How Dry Shampoo Works
The ingredients in dry shampoo differ from brand to brand, but in general, these formulas contain absorbent ingredients, such as starches, to soak up excess oil from the scalp and roots of your hair. Most are in the form of an aerosol spray, but dry shampoos are also available in a powder, foam, or paste form as well. Because these products leave a powdery film on the hair and scalp, many have begun to question just how healthy these products really are.
Is Dry Shampoo Safe for Your Hair?
According to Anabel Kingsley, head trichologist of Philip Kingsley, dry shampoo in and of itself will not damage your hair or scalp. However, what can create problems is the fact that dry shampoo may encourage you to stop properly cleansing your scalp often enough.
Meet the Expert
Anabel Kingsley is the president and head trichologist of Philip Kingsley, a holistic haircare brand. Philip Kingsley has clinics in both London and New York.

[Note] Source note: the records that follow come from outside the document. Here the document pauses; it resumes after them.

### src/design/btmc_defs.vh
// Purpose: Constants for the boost/thermal and misc control registers
// Assumes: Byte-wide register port from the serial engine
// Notes:   Included by bare name; definitions only
`ifndef BTMC_DEFS_VH
`define BTMC_DEFS_VH

// ----------------------------------------------------------------------
// Register addresses
// ----------------------------------------------------------------------
`define BTMC_ADDR_BOOST_THERM   8'h06
`define BTMC_ADDR_MISC_CTRL     8'h07

// ----------------------------------------------------------------------
// Reset values
// ----------------------------------------------------------------------
`define BTMC_RST_BOOST_THERM    8'h73
`define BTMC_RST_MISC_CTRL      8'h4b
`define BTMC_RST_BYTE_ZERO      8'h00

// ----------------------------------------------------------------------
// Field positions, boost voltage / thermal register
// ----------------------------------------------------------------------
`define BTMC_BV_MSB             7
`define BTMC_BV_LSB             4
`define BTMC_BHOT_MSB           3
`define BTMC_BHOT_LSB           2
`define BTMC_DIE_MSB            1
`define BTMC_DIE_LSB            0

// ----------------------------------------------------------------------
// Field positions, misc control register
// ----------------------------------------------------------------------
`define BTMC_MISC_DETECT        7
`define BTMC_MISC_SLOWDOWN      6
`define BTMC_MISC_BATT_OFF      5
`define BTMC_MISC_MASK_CHG      1
`define BTMC_MISC_MASK_BAT      0

// ----------------------------------------------------------------------
// Boost voltage scale in mV: base plus code times step
// ----------------------------------------------------------------------
`define BTMC_BOOST_BASE_MV      13'h11c6
`define BTMC_BOOST_STEP_MV      13'h0040

// ----------------------------------------------------------------------
// Boost hot threshold codes and percent of regulator supply
// ----------------------------------------------------------------------
`define BTMC_BHOT_33            2'h0
`define BTMC_BHOT_36            2'h1
`define BTMC_BHOT_30            2'h2
`define BTMC_BHOT_OFF           2'h3
`define BTMC_PCT_33             7'h21
`define BTMC_PCT_36             7'h24
`define BTMC_PCT_30             7'h1e

// ----------------------------------------------------------------------
// Thermal regulation threshold codes and degrees C
// ----------------------------------------------------------------------
`define BTMC_DIE_60             2'h0
`define BTMC_DIE_80             2'h1
`define BTMC_DIE_100            2'h2
`define BTMC_DEGC_60            7'h3c
`define BTMC_DEGC_80            7'h50
`define BTMC_DEGC_100           7'h64
`define BTMC_DEGC_120           7'h78

`endif

### src/design/btmc_regs.v
// Purpose: Boost voltage/thermal and misc operation control registers
// Assumes: Serial engine presents byte writes and reads on core_clk_in
// Notes:   Analog loops consume the decoded outputs; pins are synced
`timescale 1ns/100ps
`default_nettype none
`include "btmc_defs.vh"

// Behaviour
// - Boost code bits 7:4 give 4.55 V plus 64 mV steps to 5.51 V.
// - Boost code resets to 0111, about 4.998 V.
// - Hot threshold bits 3:2: 00 33%, 01 36%, 10 30%, 11 disabled.
// - With 11, boost unmonitored; thermistor fault still uses 33%.
// - Thermal threshold bits 1:0: 60, 80, 100, 120 C; reset 11.
// - Boost/thermal register resets to 0x73; all fields read/write.
// - Misc control register resets to 01001011.
// - Misc bits: detect 7, slowdown 6, battery off 5, masks 1:0.
// - Detect request starts with input power, self-clears when done.
// - Slowdown bit halves safety timer rate during limiting or regulation.
// - Mask bit 1 enables charge fault interrupt, bit 0 battery fault.
module btmc_regs (
    // Clock and reset
    input  wire        core_clk_in,
    input  wire        rstn_in,
    // Register port from serial engine
    input  wire [7:0]  reg_addr_in,
    input  wire        reg_wr_in,
    input  wire [7:0]  reg_wdata_in,
    input  wire        reg_rd_in,
    output reg  [7:0]  reg_rdata_out,
    // Analog and status pins
    input  wire        input_power_in,
    input  wire        detect_done_in,
    input  wire        in_limit_in,
    input  wire        thermal_reg_in,
    input  wire        charge_fault_in,
    input  wire        battery_fault_in,
    // Same-domain safety timer base tick
    input  wire        timer_tick_in,
    // Boost and thermal controls
    output reg  [3:0]  boost_voltage_code_out,
    output reg  [12:0] boost_target_mv_out,
    output reg  [6:0]  boost_hot_pct_out,
    output reg         boost_temp_mon_en_out,
    output reg  [6:0]  thermistor_fault_pct_out,
    output reg  [6:0]  thermal_reg_threshold_out,
    // Misc controls
    output reg         detect_start_out,
    output reg         battery_switch_off_out,
    output reg         safety_tick_out,
    output reg         int_req_out
);

    // ------------------------------------------------------------------
    // Reset synchroniser and pin synchronisers
    // ------------------------------------------------------------------
    reg        rst_meta_q;
    reg        rst_n_q;
    wire [5:0] pins_sync;
    wire       vbus_ok;
    wire       det_done;
    wire       limiting;
    wire       chg_fault;
    wire       battery_fault;

    // Release is synchronous so the registers leave reset together
    always @(posedge core_clk_in or negedge rstn_in) begin
        if (!rstn_in) begin
            rst_meta_q <= 1'b0;
            rst_n_q    <= 1'b0;
        end else begin
            rst_meta_q <= 1'b1;
            rst_n_q    <= rst_meta_q;
        end
    end

    btmc_sync #(
        .WIDTH (6)
    ) u_sync (
        .core_clk_in (core_clk_in),
        .rst_n_in    (rst_n_q),
        .async_in    ({input_power_in, detect_done_in, in_limit_in,
                       thermal_reg_in, charge_fault_in, battery_fault_in}),
        .sync_out    (pins_sync)
    );

    assign vbus_ok   = pins_sync[5];
    assign det_done  = pins_sync[4];
    assign limiting  = pins_sync[3] | pins_sync[2];
    assign chg_fault = pins_sync[1];
    assign battery_fault = pins_sync[0];

    // ------------------------------------------------------------------
    // Register file
    // ------------------------------------------------------------------
    reg  [7:0] boost_therm_q;
    reg  [7:0] misc_ctrl_q;
    reg  [7:0] misc_ctrl_d;
    wire       wr_boost;
    wire       wr_misc;

    // Address match, shared by write and read paths
    function addr_hit;
        input [7:0] addr;
        input [7:0] target;
        begin
            addr_hit = (addr == target);
        end
    endfunction

    assign wr_boost = reg_wr_in & addr_hit(reg_addr_in,
                                           `BTMC_ADDR_BOOST_THERM);
    assign wr_misc  = reg_wr_in & addr_hit(reg_addr_in,
                                           `BTMC_ADDR_MISC_CTRL);

    always @(posedge core_clk_in or negedge rst_n_q) begin
        if (!rst_n_q) begin
            boost_therm_q <= `BTMC_RST_BOOST_THERM;
        end else if (wr_boost) begin
            boost_therm_q <= reg_wdata_in;
        end
    end

    // Misc next value; a host write wins over the self-clear
    always @* begin
        misc_ctrl_d = misc_ctrl_q;
        if (det_done) begin
            misc_ctrl_d[`BTMC_MISC_DETECT] = 1'b0;
        end
        if (wr_misc) begin
            misc_ctrl_d = reg_wdata_in;
        end
    end

    always @(posedge core_clk_in or negedge rst_n_q) begin
        if (!rst_n_q) begin
            misc_ctrl_q <= `BTMC_RST_MISC_CTRL;
        end else begin
            misc_ctrl_q <= misc_ctrl_d;
        end
    end

    // Registered read data; unmapped addresses read zero
    always @(posedge core_clk_in or negedge rst_n_q) begin
        if (!rst_n_q) begin
            reg_rdata_out <= `BTMC_RST_BYTE_ZERO;
        end else if (reg_rd_in) begin
            if (addr_hit(reg_addr_in, `BTMC_ADDR_BOOST_THERM)) begin
                reg_rdata_out <= boost_therm_q;
            end else if (addr_hit(reg_addr_in, `BTMC_ADDR_MISC_CTRL)) begin
                reg_rdata_out <= misc_ctrl_q;
            end else begin
                reg_rdata_out <= `BTMC_RST_BYTE_ZERO;
            end
        end
    end

    // ------------------------------------------------------------------
    // Boost and thermal decode
    // ------------------------------------------------------------------
    wire [3:0] bv_code;
    wire [1:0] bhot_code;
    wire [1:0] die_code;

    assign bv_code   = boost_therm_q[`BTMC_BV_MSB:`BTMC_BV_LSB];
    assign bhot_code = boost_therm_q[`BTMC_BHOT_MSB:`BTMC_BHOT_LSB];
    assign die_code  = boost_therm_q[`BTMC_DIE_MSB:`BTMC_DIE_LSB];

    // Decoded outputs registered to keep analog trims glitch free
    always @(posedge core_clk_in or negedge rst_n_q) begin
        if (!rst_n_q) begin
            boost_voltage_code_out    <= 4'h0;
            boost_target_mv_out       <= 13'h0000;
            boost_hot_pct_out         <= 7'h00;
            boost_temp_mon_en_out     <= 1'b0;
            thermistor_fault_pct_out  <= 7'h00;
            thermal_reg_threshold_out <= 7'h00;
        end else begin
            boost_voltage_code_out <= bv_code;
            boost_target_mv_out    <= `BTMC_BOOST_BASE_MV +
                                      {3'h0, bv_code, 6'h00};
            case (bhot_code)
                `BTMC_BHOT_33: begin
                    boost_hot_pct_out     <= `BTMC_PCT_33;
                    boost_temp_mon_en_out <= 1'b1;
                end
                `BTMC_BHOT_36: begin
                    boost_hot_pct_out     <= `BTMC_PCT_36;
                    boost_temp_mon_en_out <= 1'b1;
                end
                `BTMC_BHOT_30: begin
                    boost_hot_pct_out     <= `BTMC_PCT_30;
                    boost_temp_mon_en_out <= 1'b1;
                end
                default: begin
                    boost_hot_pct_out     <= `BTMC_PCT_33;
                    boost_temp_mon_en_out <= 1'b0;
                end
            endcase
            if (bhot_code == `BTMC_BHOT_OFF) begin
                thermistor_fault_pct_out <= `BTMC_PCT_33;
            end else begin
                thermistor_fault_pct_out <= boost_hot_pct_out_d(bhot_code);
            end
            case (die_code)
                `BTMC_DIE_60:  thermal_reg_threshold_out <= `BTMC_DEGC_60;
                `BTMC_DIE_80:  thermal_reg_threshold_out <= `BTMC_DEGC_80;
                `BTMC_DIE_100: thermal_reg_threshold_out <= `BTMC_DEGC_100;
                default:        thermal_reg_threshold_out <= `BTMC_DEGC_120;
            endcase
        end
    end

    // Percent lookup for the active hot threshold code
    function [6:0] boost_hot_pct_out_d;
        input [1:0] code;
        begin
            case (code)
                `BTMC_BHOT_36: boost_hot_pct_out_d = `BTMC_PCT_36;
                `BTMC_BHOT_30: boost_hot_pct_out_d = `BTMC_PCT_30;
                default:       boost_hot_pct_out_d = `BTMC_PCT_33;
            endcase
        end
    endfunction

    // ------------------------------------------------------------------
    // Forced detection, battery switch, safety tick, interrupt
    // ------------------------------------------------------------------
    reg det_arm_q;
    reg half_q;
    reg chg_fault_q;
    reg battery_fault_q;

    always @(posedge core_clk_in or negedge rst_n_q) begin
        if (!rst_n_q) begin
            det_arm_q              <= 1'b0;
            detect_start_out       <= 1'b0;
            battery_switch_off_out <= 1'b0;
            half_q                 <= 1'b0;
            safety_tick_out        <= 1'b0;
            chg_fault_q            <= 1'b0;
            battery_fault_q            <= 1'b0;
            int_req_out            <= 1'b0;
        end else begin
            det_arm_q        <= misc_ctrl_q[`BTMC_MISC_DETECT] & vbus_ok;
            detect_start_out <= misc_ctrl_q[`BTMC_MISC_DETECT] & vbus_ok &
                                ~det_arm_q;
            battery_switch_off_out <= misc_ctrl_q[`BTMC_MISC_BATT_OFF];
            if (timer_tick_in) begin
                half_q <= ~half_q;
            end
            if (misc_ctrl_q[`BTMC_MISC_SLOWDOWN] & limiting) begin
                safety_tick_out <= timer_tick_in & half_q;
            end else begin
                safety_tick_out <= timer_tick_in;
            end
            chg_fault_q <= chg_fault;
            battery_fault_q <= battery_fault;
            int_req_out <= (chg_fault & ~chg_fault_q &
                            misc_ctrl_q[`BTMC_MISC_MASK_CHG]) |
                           (battery_fault & ~battery_fault_q &
                            misc_ctrl_q[`BTMC_MISC_MASK_BAT]);
        end
    end

endmodule

`default_nettype wire

### src/design/btmc_sync.v
// Purpose: Two-stage synchroniser for a group of pin inputs
// Assumes: Inputs are levels slow against core_clk_in
// Notes:   First stage is read only by the second stage
`timescale 1ns/100ps
`default_nettype none

module btmc_sync #(
    parameter WIDTH = 5
) (
    // Clock and reset
    input  wire             core_clk_in,
    input  wire             rst_n_in,
    // Data
    input  wire [WIDTH-1:0] async_in,
    output wire [WIDTH-1:0] sync_out
);

    reg [WIDTH-1:0] meta_q;
    reg [WIDTH-1:0] sync_q;

    // ------------------------------------------------------------------
    // Two flip-flops per bit
    // ------------------------------------------------------------------
    genvar i;
    generate
        for (i = 0; i < WIDTH; i = i + 1) begin : g_bit
            // Per-bit pair keeps metastability local
            always @(posedge core_clk_in or negedge rst_n_in) begin
                if (!rst_n_in) begin
                    meta_q[i] <= 1'b0;
                    sync_q[i] <= 1'b0;
                end else begin
                    meta_q[i] <= async_in[i];
                    sync_q[i] <= meta_q[i];
                end
            end
        end
    endgenerate

    assign sync_out = sync_q;

endmodule

`default_nettype wire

"Dry shampoos should not be used as a regular replacement for real shampoo, as they simply do not clean the scalp; they do not remove oils, dead skin cells, pollution, sweat or other products," Kingsley says. "Remember, your scalp is skin and needs similar TLC to be healthy—and hair grows its best from a healthy scalp." She continues to explain that not properly cleansing your scalp often enough can create scalp problems, such as flaking and itching—and a flaky scalp can, in fact, cause hair loss.
Dermatologist Neil Sadick, MD, adds that the excessive use of dry shampoo can cause buildup on the scalp, which means a loss of strands may be on the horizon: "Keeping the hair follicles clean prevents occlusion and inflammation that leads to thinning hair later in life," he explains.
Meet the Expert
Neil Sadick is the founder and president of Sadick Dermatology and director of the Sadick Research Group. He's board-certified in internal medicine, dermatology, cosmetic surgery, hair restoration surgery, and phlebology.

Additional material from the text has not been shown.